投手はハーマンが中継ぎで25試合に登板し1勝1セーブ16ホールド、防御率2・28の素晴らしい成績。守護神松井裕へつなぐ「勝利の方程式」を構成し、チームの首位に大きく貢献している。シーズン途中、BC富山から速球派のコラレスを獲得したが、こちらはまだ未知数。投手総合は◎。


 野手はペゲーロ、ウィーラー、アマダー(現在2軍調整中)がそれぞれバットで存在感を示し、チームの快進撃を支えている。ペゲーロは打率こそ2割6分8厘だが、15本塁打はリーグ4位タイ、48打点も同4位タイと得点機での勝負強さが印象深い。17日の阪神戦では今季2本目の満塁弾を放った。満塁では5打数4安打、12打点、2本塁打とすさまじい集中力を発揮している。交流戦では打率2割3分5厘、4本塁打と苦戦したようだが、恐怖の2番打者に変わりはない。ウィーラーは交流戦で打率3割5分2厘16打点、5本塁打と調子を上げた。開幕からの通算も打率2割8分、35打点、13本塁打とまずまず。アマダーは開幕から2割1分7厘、22打点、7本塁打。疲れが見えたため12日に選手登録を抹消されたが、昨年は8月に8本塁打と夏男ぶりを発揮している。メキシカンリーグMVPに輝いた経験もある男だけに夏に向けて期待したい。野手総合では◎。


【2位 ソフトバンクの助っ人=投手花丸、野手◎】


 野手はデスパイネが開幕から打率2割7分6厘、18本塁打(リーグ1位)53打点(同2位)と数字的には評価。12日に肉離れで選手登録を抹消され心配したが本人はすでにフリー打撃を開始し23日の西武戦から復帰意欲を見せており明るい材料。ここまでの評価は◎。

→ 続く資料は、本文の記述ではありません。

`src/rtl/mem_port_arbiter.sv`:
```
// Shares one memory port between instruction fetch and load/store, one access in flight at a time.
// Define MEM_ARB_RR_EN for round-robin arbitration instead of dm priority with a fetch starvation guard.
module mem_port_arbiter #(
    parameter int unsigned ADDR_W   = 32,
    parameter int unsigned DATA_W   = 32,
    parameter int unsigned MAX_WAIT = 4
) (
    input  logic                clk,
    input  logic                clk_en,
    input  logic                rst,

    input  logic                if_req,
    input  logic [ADDR_W-1:0]   if_addr,
    output logic                if_gnt,
    output logic                if_rvalid,
    output logic [DATA_W-1:0]   if_rdata,

    input  logic                dm_req,
    input  logic                dm_we,
    input  logic [DATA_W/8-1:0] dm_be,
    input  logic [ADDR_W-1:0]   dm_addr,
    input  logic [DATA_W-1:0]   dm_wdata,
    output logic                dm_gnt,
    output logic                dm_rvalid,
    output logic [DATA_W-1:0]   dm_rdata,

    output logic                mem_req,
    output logic                mem_we,
    output logic [DATA_W/8-1:0] mem_be,
    output logic [ADDR_W-1:0]   mem_addr,
    output logic [DATA_W-1:0]   mem_wdata,
    input  logic                mem_gnt,
    input  logic                mem_rvalid,
    input  logic [DATA_W-1:0]   mem_rdata,

    output logic                busy
);

    localparam int unsigned BE_W = DATA_W / 8;

    typedef enum logic [1:0] {StIdle, StReq, StResp} state_e;

    state_e              state_q;
    logic                owner_dm_q;
    logic                mem_we_q;
    logic [BE_W-1:0]     mem_be_q;
    logic [ADDR_W-1:0]   mem_addr_q;
    logic [DATA_W-1:0]   mem_wdata_q;

    logic any_req;
    logic pick_if;

    assign any_req = if_req | dm_req;

`ifdef MEM_ARB_RR_EN
    // Resets to DM so the first contention goes to fetch.
    logic last_dm_q;

    always_comb begin
        pick_if = if_req && (!dm_req || last_dm_q);
    end

    always_ff @(posedge clk) begin
        if (rst) begin
            last_dm_q <= 1'b1;
        end else if (clk_en && state_q == StIdle && any_req) begin
            last_dm_q <= !pick_if;
        end
    end
`else
    localparam logic [3:0] MaxWait = 4'(MAX_WAIT);

    logic [3:0] wait_cnt_q;

    always_comb begin
        pick_if = if_req && (!dm_req || wait_cnt_q == MaxWait);
    end

    always_ff @(posedge clk) begin
        if (rst) begin
            wait_cnt_q <= '0;
        end else if (clk_en && state_q == StIdle && any_req) begin
            if (pick_if) begin
                wait_cnt_q <= '0;
            end else if (if_req && wait_cnt_q != MaxWait) begin
                wait_cnt_q <= wait_cnt_q + 4'd1;
            end
        end
    end
`endif

    always_ff @(posedge clk) begin
        if (rst) begin
            state_q     <= StIdle;
            owner_dm_q  <= 1'b0;
            mem_we_q    <= 1'b0;
            mem_be_q    <= '0;
            mem_addr_q  <= '0;
            mem_wdata_q <= '0;
        end else if (clk_en) begin
            unique case (state_q)
                StIdle: begin
                    if (any_req) begin
                        state_q    <= StReq;
                        owner_dm_q <= !pick_if;
                        if (pick_if) begin
                            mem_we_q    <= 1'b0;
                            mem_be_q    <= '1;
                            mem_addr_q  <= if_addr;
                            mem_wdata_q <= '0;
                        end else begin
                            mem_we_q    <= dm_we;
                            mem_be_q    <= dm_be;
                            mem_addr_q  <= dm_addr;
                            mem_wdata_q <= dm_wdata;
                        end
                    end
                end
                // A response arriving with the grant is not ours yet; only the grant counts.
                StReq: begin
                    if (mem_gnt) begin
                        state_q <= StResp;
                    end
                end
                StResp: begin
                    if (mem_rvalid) begin
                        state_q <= StIdle;
                    end
                end
                default: state_q <= StIdle;
            endcase
        end
    end

    logic gnt_ok;
    logic rsp_ok;

    always_comb begin
        busy      = (state_q != StIdle);
        mem_req   = clk_en && (state_q == StReq);
        mem_we    = mem_we_q;
        mem_be    = mem_be_q;
        mem_addr  = mem_addr_q;
        mem_wdata = mem_wdata_q;

        gnt_ok    = mem_req && mem_gnt;
        rsp_ok    = clk_en && (state_q == StResp) && mem_rvalid;

        if_gnt    = gnt_ok && !owner_dm_q;
        dm_gnt    = gnt_ok && owner_dm_q;
        if_rvalid = rsp_ok && !owner_dm_q;
        dm_rvalid = rsp_ok && owner_dm_q;
        if_rdata  = mem_rdata;
        dm_rdata  = mem_rdata;
    end

endmodule

```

 投手陣はバンデンハークが11試合に登板し7勝3敗、防御率3・18。交流戦期間はトップタイの3勝無敗、防御率2・84と好成績を残した。守護神サファテも26試合登板し20セーブ(リーグ2位)防御率1・05は文句なし。チームは3年連続の交流戦最高勝率を果たしたが、2投手の貢献度は高かった。交流戦終盤に育成から支配下登録されたモイネロは1軍登板なしも2017年のWBCキューバ代表。リーグ戦再開後、リリーフ左腕として期待される。昨年中継ぎで活躍したスアレスはWBCで負傷しリハビリ中。投手総合は花丸。


【3位 西武の助っ人=投手花丸、野手◎】


 投手陣は先発ウルフが11試合で6勝1敗、防御率2・31。日本ハム、ソフトバンクと渡り歩き日本の野球にも慣れており、上々の滑り出し。中継ぎシュリッターは31試合登板で0勝1敗18ホールド、防御率1・15は素晴らしい。ガルセスは13試合で2勝2敗、防御率5・06でもうひと踏ん張りだが、ウルフ、シュリッターの活躍が抜けており投手総合は花丸


 野手はメヒアが打率2割7分9厘、12本塁打、38打点で開幕からまずまずの働き。交流戦でも打率3割6厘、6本塁打(同期間3位タイ)、15打点の成績を残し、チームの交流戦3位(10勝7敗1分け)に貢献した。評価◎




【4位 オリックスの助っ人=投手△、野手◎】


 投手陣はディクソンが、11試合に登板し5勝5敗、防御率3・27と踏ん張っている。ほかにコーク、ウエスト、ヘルメンの3投手がいるが目立った活躍はなく寂しい。投手総合△。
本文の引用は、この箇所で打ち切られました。